So the body in Christianity is sacred and significant. That means in any doctrine of man that we must be concerned with man's physical well-being. It may be true that man cannot live by bread alone, but the mere fact that Jesus added the "alone" means that man cannot live without bread. Religion must never overlook this, and any religion that professes to be concerned about the souls of men and is not concerned about the economic conditions that damn the soul, the social conditions that corrupt men, and the city governments that cripple them, is a dry, dead, do-nothing religion in need of new blood. For it overlooks the basic fact that man is a biological being with a physical body. This must stand as a principle in any doctrine of man.

-Martin Luther King Jr.

3 comments:

myoldblog2009 said...

i hope that you have seen the PBS "american experience" documentary about MLK...if not, it will blow you out of the water...just like that quote you posted just did to me.

David said...

I have it recorded and I plan on watching it soon.

Anonymous said...

"Bread" indeed. Food represents for those of us immersed in the American middle class the single luxury for which we avoid apology. Because "bread" is a necessity, it becomes the one acceptable indulgence of privileged classes who claim personal and spiritual morality. Unlike smoke, drink, pornography, sex, greed, jealousy, power-lust, etc., food is the one thing we cannot live without. Therefore, we bend it to become a vice which escapes personal culpability. My questions are two: 1. Is it truly a spiritual accomplishment to avoid those vices controlled by one's immediate social environment while indulging in vices uncontrolled by outside forces? To put this another way: Is the "man's physical well-being" that King speaks of put into jeopardy by what we've accepted as acceptable, that is by "the social conditions that corrupt men"? This physical well-being--as our social conditions become ever more luxuriant--is, instead of being a superficial concern, a cause for introspection on the most basic level. One might argue that King's words represent a larger, more abstract, physical whole (say, the body of the church, for example) but with King, as with other writers and leaders of his talents and wisdom, a person would be mistaken to narrow the meaning of his words to only one context. And I think we would be remiss to avoid looking at our own physical bodies and asking ourselves it that "temple", that "corpus" is a physical representation of the spiritual life we have led up until this point. Obviously, we cannot point to all ills and cancers, injuries and ailments, as manifestations of an inner life, but to a great degree, we can.
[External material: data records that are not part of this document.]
<file path="config.mk">
export PLATFORM = sky130hd
export DESIGN_NAME = text_command_register_access
export DESIGN_NICKNAME = d
export VERILOG_FILES = /design/src/hdl/tcra_pkg.sv /design/src/hdl/tcra_parser.sv /design/src/hdl/tcra_reply.sv /design/src/hdl/text_command_register_access.sv
export SDC_FILE = /design/constraint.sdc
export NUM_CORES = 1
export LEC_CHECK = 0
export ABC_AREA = 1
export BUFFER_PORTS_ARGS = -buffer_cell sky130_fd_sc_hd__buf_2
export CAP_MARGIN = 20
export CORE_MARGIN = 2
export CORE_UTILIZATION = 60
export CTS_CLUSTER_DIAMETER = 50
export CTS_CLUSTER_SIZE = 16
export DETAILED_ROUTE_END_ITERATION = 6
export PLACE_DENSITY = 0.78
export SLEW_MARGIN = 20
export SYNTH_ARGS = -nofsm -noshare
export SYNTH_HDL_FRONTEND = slang
export SYNTH_SLANG_ARGS = --single-unit
</file>
<file path="constraint.sdc">
create_clock -name aclk -period 8 [get_ports aclk]
set_clock_uncertainty 0.15 [all_clocks]
set_input_delay 0.4 -clock aclk [delete_from_list [all_inputs] [get_ports aclk]]
set_output_delay 0.4 -clock aclk [all_outputs]
set_load 0.05 [all_outputs]
</file>
<file path="src/hdl/tcra_pkg.sv">
// Shared types, keyword tables and reply helpers for the text command register access block.
`default_nettype none

package tcra_pkg;

    localparam logic [7:0]  CH_SPACE = 8'h20;
    localparam logic [7:0]  CH_ZERO  = 8'h30;
    localparam logic [12:0] NUM_SAT  = 13'd8191;

    // Keyword slots in the candidate mask; the top bit marks an all-digit token.
    localparam int KW_GET     = 0;
    localparam int KW_SET     = 1;
    localparam int KW_TEMP    = 2;
    localparam int KW_TARGET  = 5;
    localparam int CAND_DIGIT = 6;
    localparam logic [6:0] CAND_ALL = 7'h7F;

    // Keyword text, one row per keyword, first character in byte 0.
    localparam logic [5:0][5:0][7:0] KW_TEXT = {
        {"T", "E", "G", "R", "A", "T"},
        {"S", "U", "T", "A", "T", "S"},
        {8'h00, "R", "E", "M", "I", "T"},
        {8'h00, 8'h00, "P", "M", "E", "T"},
        {8'h00, 8'h00, 8'h00, "T", "E", "S"},
        {8'h00, 8'h00, 8'h00, "T", "E", "G"}
    };
    localparam logic [5:0][2:0] KW_LEN = {3'd6, 3'd6, 3'd5, 3'd4, 3'd3, 3'd3};

    // Reply texts, first character in byte 0.
    typedef logic [2:0][7:0] txt_t;
    localparam txt_t TXT_OK  = {8'h00, "K", "O"};
    localparam txt_t TXT_CMD = {"D", "M", "C"};
    localparam txt_t TXT_VAR = {"R", "A", "V"};
    localparam txt_t TXT_INT = {"T", "N", "I"};

    localparam logic [1:0] CFG_TIMER_LIMIT = 2'd0;
    localparam logic [1:0] CFG_TARGET_LOW  = 2'd1;
    localparam logic [1:0] CFG_TARGET_HIGH = 2'd2;

    typedef enum logic [1:0] {
        CMD_NONE = 2'd0,
        CMD_GET  = 2'd1,
        CMD_SET  = 2'd2
    } cmd_kind_t;

    typedef enum logic [2:0] {
        VAR_NONE   = 3'd0,
        VAR_TEMP   = 3'd1,
        VAR_TIMER  = 3'd2,
        VAR_STATUS = 3'd3,
        VAR_TARGET = 3'd4
    } var_t;

    typedef enum logic [1:0] {
        VERD_PENDING = 2'd0,
        VERD_OK      = 2'd1,
        VERD_FAIL    = 2'd2
    } verdict_t;

    // Reply handed from the parser to the reply serializer.
    typedef struct packed {
        logic        load;
        logic        num;
        logic        ok;
        logic [2:0]  len;
        txt_t        txt;
        logic [11:0] value;
    } reply_req_t;

    function automatic logic [7:0] kw_char(input logic [2:0] k, input logic [2:0] pos);
        logic [7:0] ch;
        ch = 8'h00;
        if (k < 3'd6 && pos < 3'd6) begin
            ch = KW_TEXT[k][pos];
        end
        return ch;
    endfunction

    function automatic logic [13:0] pow10(input logic [1:0] place);
        logic [13:0] p;
        unique case (place)
            2'd0: p = 14'd1;
            2'd1: p = 14'd10;
            2'd2: p = 14'd100;
            default: p = 14'd1000;
        endcase
        return p;
    endfunction

    // Decimal digit at the given place; the remainder is below ten of that place.
    function automatic logic [3:0] digit_of(input logic [11:0] rem, input logic [1:0] place);
        logic [3:0]  d;
        logic [13:0] scale;
        d     = 4'd0;
        scale = pow10(place);
        for (int i = 1; i < 10; i++) begin
            if ({2'b00, rem} >= 14'(i) * scale) begin
                d = 4'(i);
            end
        end
        return d;
    endfunction

endpackage

`default_nettype wire

</file>
<file path="src/hdl/tcra_parser.sv">
// Token parser, variable store and reply selection for the text command register access block.
`default_nettype none

module tcra_parser
    import tcra_pkg::*;
#(
    parameter int TEMP_BITS = 10
) (
    input  wire logic        aclk,
    input  wire logic        aresetn,
    input  wire logic        adv,
    input  wire logic        req_type,
    input  wire logic [7:0]  char_byte,
    input  wire logic        is_final,
    input  wire logic [9:0]  temp_sample,
    input  wire logic [11:0] timer_limit,
    input  wire logic [6:0]  target_low,
    input  wire logic [6:0]  target_high,
    output reply_req_t       rep_req
);

    logic [TEMP_BITS-1:0] temp_reg, temp_next;
    logic [11:0]          timer_reg, timer_next;
    logic                 status_reg, status_next;
    logic [6:0]           target_reg, target_next;
    logic [1:0]           tok_idx_reg, tok_idx_next;
    logic [2:0]           pos_reg, pos_next;
    logic [6:0]           cand_reg, cand_next;
    logic [12:0]          acc_reg, acc_next;
    cmd_kind_t            kind_reg, kind_next;
    var_t                 var_reg, var_next;
    verdict_t             verd_reg, verd_next;

    logic [7:0]  c;
    logic        is_space, is_digit, cmd_item, final_item, do_end;
    logic [6:0]  upd_cand, tok_cand;
    logic [2:0]  upd_pos, tok_pos;
    logic [12:0] upd_acc, tok_acc;
    logic [16:0] acc_wide;
    logic [5:0]  hit;
    var_t        tok_var;
    cmd_kind_t   kind_e;
    var_t        var_e;
    verdict_t    verd_e;
    logic [11:0] timer_e;
    logic        status_e;
    logic [6:0]  target_e;
    logic [TEMP_BITS+11:0] temp_wide;
    logic [TEMP_BITS+9:0]  smp_wide;
    logic [11:0] temp_rd, val;

    always_comb begin
        c = char_byte;
        if (char_byte >= "a" && char_byte <= "z") begin
            c = char_byte - 8'd32;
        end
        is_space   = (c == CH_SPACE);
        is_digit   = (c >= "0" && c <= "9");
        cmd_item   = !req_type;
        final_item = cmd_item && is_final;

        // Narrow the keyword candidates by the character at this position.
        upd_cand = cand_reg;
        for (int k = 0; k < 6; k++) begin
            if (pos_reg >= KW_LEN[k] || kw_char(3'(k), pos_reg) != c) begin
                upd_cand[k] = 1'b0;
            end
        end
        if (!is_digit) begin
            upd_cand[CAND_DIGIT] = 1'b0;
        end

        acc_wide = ({4'd0, acc_reg} << 3) + ({4'd0, acc_reg} << 1) + {9'd0, c - CH_ZERO};
        upd_acc  = acc_reg;
        if (is_digit) begin
            upd_acc = (acc_wide > {4'd0, NUM_SAT}) ? NUM_SAT : acc_wide[12:0];
        end
        upd_pos = (pos_reg == 3'd7) ? 3'd7 : pos_reg + 3'd1;

        // A space ends the token as it stood; a final character ends it after the update.
        tok_cand = is_space ? cand_reg : upd_cand;
        tok_pos  = is_space ? pos_reg  : upd_pos;
        tok_acc  = is_space ? acc_reg  : upd_acc;
        do_end   = cmd_item && (is_space ? (pos_reg != 3'd0) : is_final);

        for (int k = 0; k < 6; k++) begin
            hit[k] = tok_cand[k] && (tok_pos == KW_LEN[k]);
        end
        tok_var = VAR_NONE;
        for (int k = KW_TEMP; k <= KW_TARGET; k++) begin
            if (hit[k]) begin
                tok_var = var_t'(3'(k - 1));
            end
        end

        kind_e   = kind_reg;
        var_e    = var_reg;
        verd_e   = verd_reg;
        timer_e  = timer_reg;
        status_e = status_reg;
        target_e = target_reg;
        if (verd_reg == VERD_PENDING) begin
            unique case (tok_idx_reg)
                2'd0: begin
                    if (hit[KW_GET]) begin
                        kind_e = CMD_GET;
                    end else if (hit[KW_SET]) begin
                        kind_e = CMD_SET;
                    end else begin
                        verd_e = VERD_FAIL;
                    end
                end
                2'd1: begin
                    if (tok_var == VAR_NONE || (kind_reg == CMD_SET && tok_var == VAR_TEMP)) begin
                        verd_e = VERD_FAIL;
                    end else begin
                        var_e = tok_var;
                        if (kind_reg == CMD_GET) begin
                            verd_e = VERD_OK;
                        end
                    end
                end
                2'd2: begin
                    verd_e = VERD_FAIL;
                    if (tok_cand[CAND_DIGIT]) begin
                        if (var_reg == VAR_TIMER && tok_acc <= {1'b0, timer_limit}) begin
                            timer_e = tok_acc[11:0];
                            verd_e  = VERD_OK;
                        end else if (var_reg == VAR_STATUS && tok_acc <= 13'd1) begin
                            status_e = tok_acc[0];
                            verd_e   = VERD_OK;
                        end else if (var_reg == VAR_TARGET && tok_acc >= {6'd0, target_low}
                                     && tok_acc <= {6'd0, target_high}) begin
                            target_e = tok_acc[6:0];
                            verd_e   = VERD_OK;
                        end
                    end
                end
                default: begin
                end
            endcase
        end
        if (!do_end) begin
            kind_e   = kind_reg;
            var_e    = var_reg;
            verd_e   = verd_reg;
            timer_e  = timer_reg;
            status_e = status_reg;
            target_e = target_reg;
        end

        // Reply selection for a final character.
        temp_wide = {12'd0, temp_reg};
        temp_rd   = temp_wide[11:0];
        if (temp_rd > 12'd1023) begin
            temp_rd = 12'd1023;
        end
        unique case (var_e)
            VAR_TEMP:   val = temp_rd;
            VAR_TIMER:  val = timer_reg;
            VAR_STATUS: val = {11'd0, status_reg};
            default:    val = {5'd0, target_reg};
        endcase

        rep_req       = '0;
        rep_req.load  = adv && final_item;
        rep_req.ok    = (verd_e == VERD_OK);
        rep_req.value = val;
        if (verd_e == VERD_OK) begin
            if (kind_e == CMD_SET) begin
                rep_req.txt = TXT_OK;
                rep_req.len = 3'd2;
            end else begin
                rep_req.num = 1'b1;
                if (val >= 12'd1000) begin
                    rep_req.len = 3'd4;
                end else if (val >= 12'd100) begin
                    rep_req.len = 3'd3;
                end else if (val >= 12'd10) begin
                    rep_req.len = 3'd2;
                end else begin
                    rep_req.len = 3'd1;
                end
            end
        end else begin
            rep_req.len = 3'd3;
            if (kind_e == CMD_NONE) begin
                rep_req.txt = TXT_CMD;
            end else if (var_e == VAR_NONE) begin
                rep_req.txt = TXT_VAR;
            end else begin
                rep_req.txt = TXT_INT;
            end
        end

        // Next state.
        smp_wide     = {{TEMP_BITS{1'b0}}, temp_sample};
        temp_next    = temp_reg;
        timer_next   = timer_e;
        status_next  = status_e;
        target_next  = target_e;
        tok_idx_next = tok_idx_reg;
        pos_next     = pos_reg;
        cand_next    = cand_reg;
        acc_next     = acc_reg;
        kind_next    = kind_e;
        var_next     = var_e;
        verd_next    = verd_e;
        if (req_type) begin
            temp_next = smp_wide[TEMP_BITS-1:0];
        end else if (final_item) begin
            tok_idx_next = 2'd0;
            pos_next     = 3'd0;
            cand_next    = CAND_ALL;
            acc_next     = 13'd0;
            kind_next    = CMD_NONE;
            var_next     = VAR_NONE;
            verd_next    = VERD_PENDING;
        end else if (do_end) begin
            tok_idx_next = (tok_idx_reg == 2'd3) ? 2'd3 : tok_idx_reg + 2'd1;
            pos_next     = 3'd0;
            cand_next    = CAND_ALL;
            acc_next     = 13'd0;
        end else if (!is_space) begin
            pos_next  = upd_pos;
            cand_next = upd_cand;
            acc_next  = upd_acc;
        end
    end

    always_ff @(posedge aclk) begin
        if (!aresetn) begin
            temp_reg    <= '0;
            timer_reg   <= 12'd0;
            status_reg  <= 1'b0;
            target_reg  <= 7'd0;
            tok_idx_reg <= 2'd0;
            pos_reg     <= 3'd0;
            cand_reg    <= CAND_ALL;
            acc_reg     <= 13'd0;
            kind_reg    <= CMD_NONE;
            var_reg     <= VAR_NONE;
            verd_reg    <= VERD_PENDING;
        end else if (adv) begin
            temp_reg    <= temp_next;
            timer_reg   <= timer_next;
            status_reg  <= status_next;
            target_reg  <= target_next;
            tok_idx_reg <= tok_idx_next;
            pos_reg     <= pos_next;
            cand_reg    <= cand_next;
            acc_reg     <= acc_next;
            kind_reg    <= kind_next;
            var_reg     <= var_next;
            verd_reg    <= verd_next;
        end
    end

endmodule

`default_nettype wire

</file>
<file path="src/hdl/tcra_reply.sv">
// Reply serializer: holds one reply and sends it one character per item.
`default_nettype none

module tcra_reply
    import tcra_pkg::*;
(
    input  wire logic       aclk,
    input  wire logic       aresetn,
    input  wire reply_req_t rep_req,
    input  wire logic       m_tready,
    output logic            m_tvalid,
    output logic [7:0]      m_char,
    output logic            m_last,
    output logic            m_ok,
    output logic            rep_free
);

    logic [2:0]  cnt_reg, cnt_next;
    logic        num_reg, num_next;
    logic        ok_reg, ok_next;
    txt_t        txt_reg, txt_next;
    logic [11:0] rem_reg, rem_next;

    logic [1:0]  place;
    logic [3:0]  digit;
    logic        pop;

    always_comb begin
        place    = 2'(cnt_reg - 3'd1);
        digit    = digit_of(rem_reg, place);
        m_tvalid = (cnt_reg != 3'd0);
        m_char   = num_reg ? (CH_ZERO + {4'd0, digit}) : txt_reg[0];
        m_last   = (cnt_reg == 3'd1);
        m_ok     = ok_reg;
        pop      = m_tvalid && m_tready;
        rep_free = (cnt_reg == 3'd0) || (m_last && m_tready);

        cnt_next = cnt_reg;
        num_next = num_reg;
        ok_next  = ok_reg;
        txt_next = txt_reg;
        rem_next = rem_reg;
        if (rep_req.load) begin
            cnt_next = rep_req.len;
            num_next = rep_req.num;
            ok_next  = rep_req.ok;
            txt_next = rep_req.txt;
            rem_next = rep_req.value;
        end else if (pop) begin
            // Advance to the next character: shift text, strip the digit just sent.
            cnt_next = cnt_reg - 3'd1;
            txt_next = {8'h00, txt_reg[2:1]};
            rem_next = rem_reg - 12'({10'd0, digit} * pow10(place));
        end
    end

    always_ff @(posedge aclk) begin
        if (!aresetn) begin
            cnt_reg <= 3'd0;
        end else begin
            cnt_reg <= cnt_next;
        end
    end

    always_ff @(posedge aclk) begin
        num_reg <= num_next;
        ok_reg  <= ok_next;
        txt_reg <= txt_next;
        rem_reg <= rem_next;
    end

endmodule

`default_nettype wire

</file>
<file path="src/hdl/text_command_register_access.sv">
// Top level of the text command register access block: input register, parser, reply serializer.
`default_nettype none

// Command characters enter on the s_ stream, one per item, and are accepted at one per cycle
// unless a final character is held in the input register; each goes through that input
// register before it is parsed. A sample item (tuser high) only updates the temperature. The
// character marked tlast ends the command; its reply (OK, CMD, VAR, INT or a 1 to 4 digit
// decimal value) leaves on the m_ stream one character per cycle while m_tready is high, tlast
// on the last character and tuser high on success. The reply is loaded from the parser into
// the reply serializer's registers. The reply serializer holds one reply: a later final
// character waits in the input register until the current reply's last character is taken,
// so a steady stream of final characters (one-character commands, each answered CMD) is taken
// one reply at a time. Registers written on the cfg_ port: 0 timer limit (12 bits), 1 target
// low (7 bits), 2 target high (7 bits); write them only while the block is idle.

module text_command_register_access
    import tcra_pkg::*;
#(
    parameter int TEMP_BITS = 10
) (
    input  wire logic        aclk,
    input  wire logic        aresetn,
    input  wire logic        s_tvalid,
    output logic             s_tready,
    input  wire logic [23:0] s_tdata,   // char_byte [7:0], temp_sample [17:8], zero [23:18]
    input  wire logic        s_tlast,
    input  wire logic        s_tuser,   // req_type
    output logic             m_tvalid,
    input  wire logic        m_tready,
    output logic [7:0]       m_tdata,   // reply_char [7:0]
    output logic             m_tlast,
    output logic             m_tuser,   // success
    input  wire logic        cfg_valid,
    output logic             cfg_ready,
    input  wire logic [1:0]  cfg_addr,
    input  wire logic [11:0] cfg_wdata
);

    logic        in_vld_reg;
    logic        in_type_reg;
    logic [7:0]  in_char_reg;
    logic        in_final_reg;
    logic [9:0]  in_temp_reg;
    logic [11:0] timer_limit_reg;
    logic [6:0]  target_low_reg;
    logic [6:0]  target_high_reg;

    logic        adv;
    logic        rep_free;
    reply_req_t  rep_req;

    // Hold a final character until the serializer can take its reply.
    assign adv       = in_vld_reg && (in_type_reg || !in_final_reg || rep_free);
    assign s_tready  = !in_vld_reg || adv;
    assign cfg_ready = 1'b1;

    always_ff @(posedge aclk) begin
        if (!aresetn) begin
            in_vld_reg <= 1'b0;
        end else if (s_tready) begin
            in_vld_reg <= s_tvalid;
        end
    end

    always_ff @(posedge aclk) begin
        if (s_tvalid && s_tready) begin
            in_type_reg  <= s_tuser;
            in_char_reg  <= s_tdata[7:0];
            in_final_reg <= s_tlast;
            in_temp_reg  <= s_tdata[17:8];
        end
    end

    always_ff @(posedge aclk) begin
        if (!aresetn) begin
            timer_limit_reg <= 12'd3600;
            target_low_reg  <= 7'd40;
            target_high_reg <= 7'd80;
        end else if (cfg_valid && cfg_ready) begin
            unique case (cfg_addr)
                CFG_TIMER_LIMIT: timer_limit_reg <= cfg_wdata;
                CFG_TARGET_LOW:  target_low_reg  <= cfg_wdata[6:0];
                CFG_TARGET_HIGH: target_high_reg <= cfg_wdata[6:0];
                default: begin
                end
            endcase
        end
    end

    tcra_parser #(
        .TEMP_BITS (TEMP_BITS)
    ) u_parser (
        .aclk        (aclk),
        .aresetn     (aresetn),
        .adv         (adv),
        .req_type    (in_type_reg),
        .char_byte   (in_char_reg),
        .is_final    (in_final_reg),
        .temp_sample (in_temp_reg),
        .timer_limit (timer_limit_reg),
        .target_low  (target_low_reg),
        .target_high (target_high_reg),
        .rep_req     (rep_req)
    );

    tcra_reply u_reply (
        .aclk     (aclk),
        .aresetn  (aresetn),
        .rep_req  (rep_req),
        .m_tready (m_tready),
        .m_tvalid (m_tvalid),
        .m_char   (m_tdata),
        .m_last   (m_tlast),
        .m_ok     (m_tuser),
        .rep_free (rep_free)
    );

`ifndef SYNTHESIS
    a_reply_continues: assert property (@(posedge aclk) disable iff (!aresetn)
        (m_tvalid && m_tready && !m_tlast) |=> (m_tvalid && m_tuser == $past(m_tuser)))
        else $error("reply ended without its last character");

    a_reply_len: assert property (@(posedge aclk) disable iff (!aresetn)
        rep_req.load |-> (rep_req.len != 3'd0 && rep_req.len <= 3'd4 && rep_free))
        else $error("reply loaded with a bad length or over a pending reply");

    a_input_hold: assert property (@(posedge aclk) disable iff (!aresetn)
        (in_vld_reg && !adv) |=> (in_vld_reg && $stable(in_char_reg) && in_final_reg))
        else $error("stalled input item was lost or changed");
`endif

endmodule

`default_nettype wire
</file>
Type 2 Diabetes, high cholesterol, high blood pressure, even some cancers, heart disease, not to mention energy levels (or lack thereof) are often the result of ways we've treated our body while walking through a life of luxury. America is filled with the over-weight, the sickly, the un-well, walking manifestations of the inner life led in an environment that allows such slips in moral detail to go unheeded. So my second question is this: 2. Is there such a thing as an obese Christian, really? or is the most basic part of a man, his physical body, the part which is most prey to a selective blindness in his religion?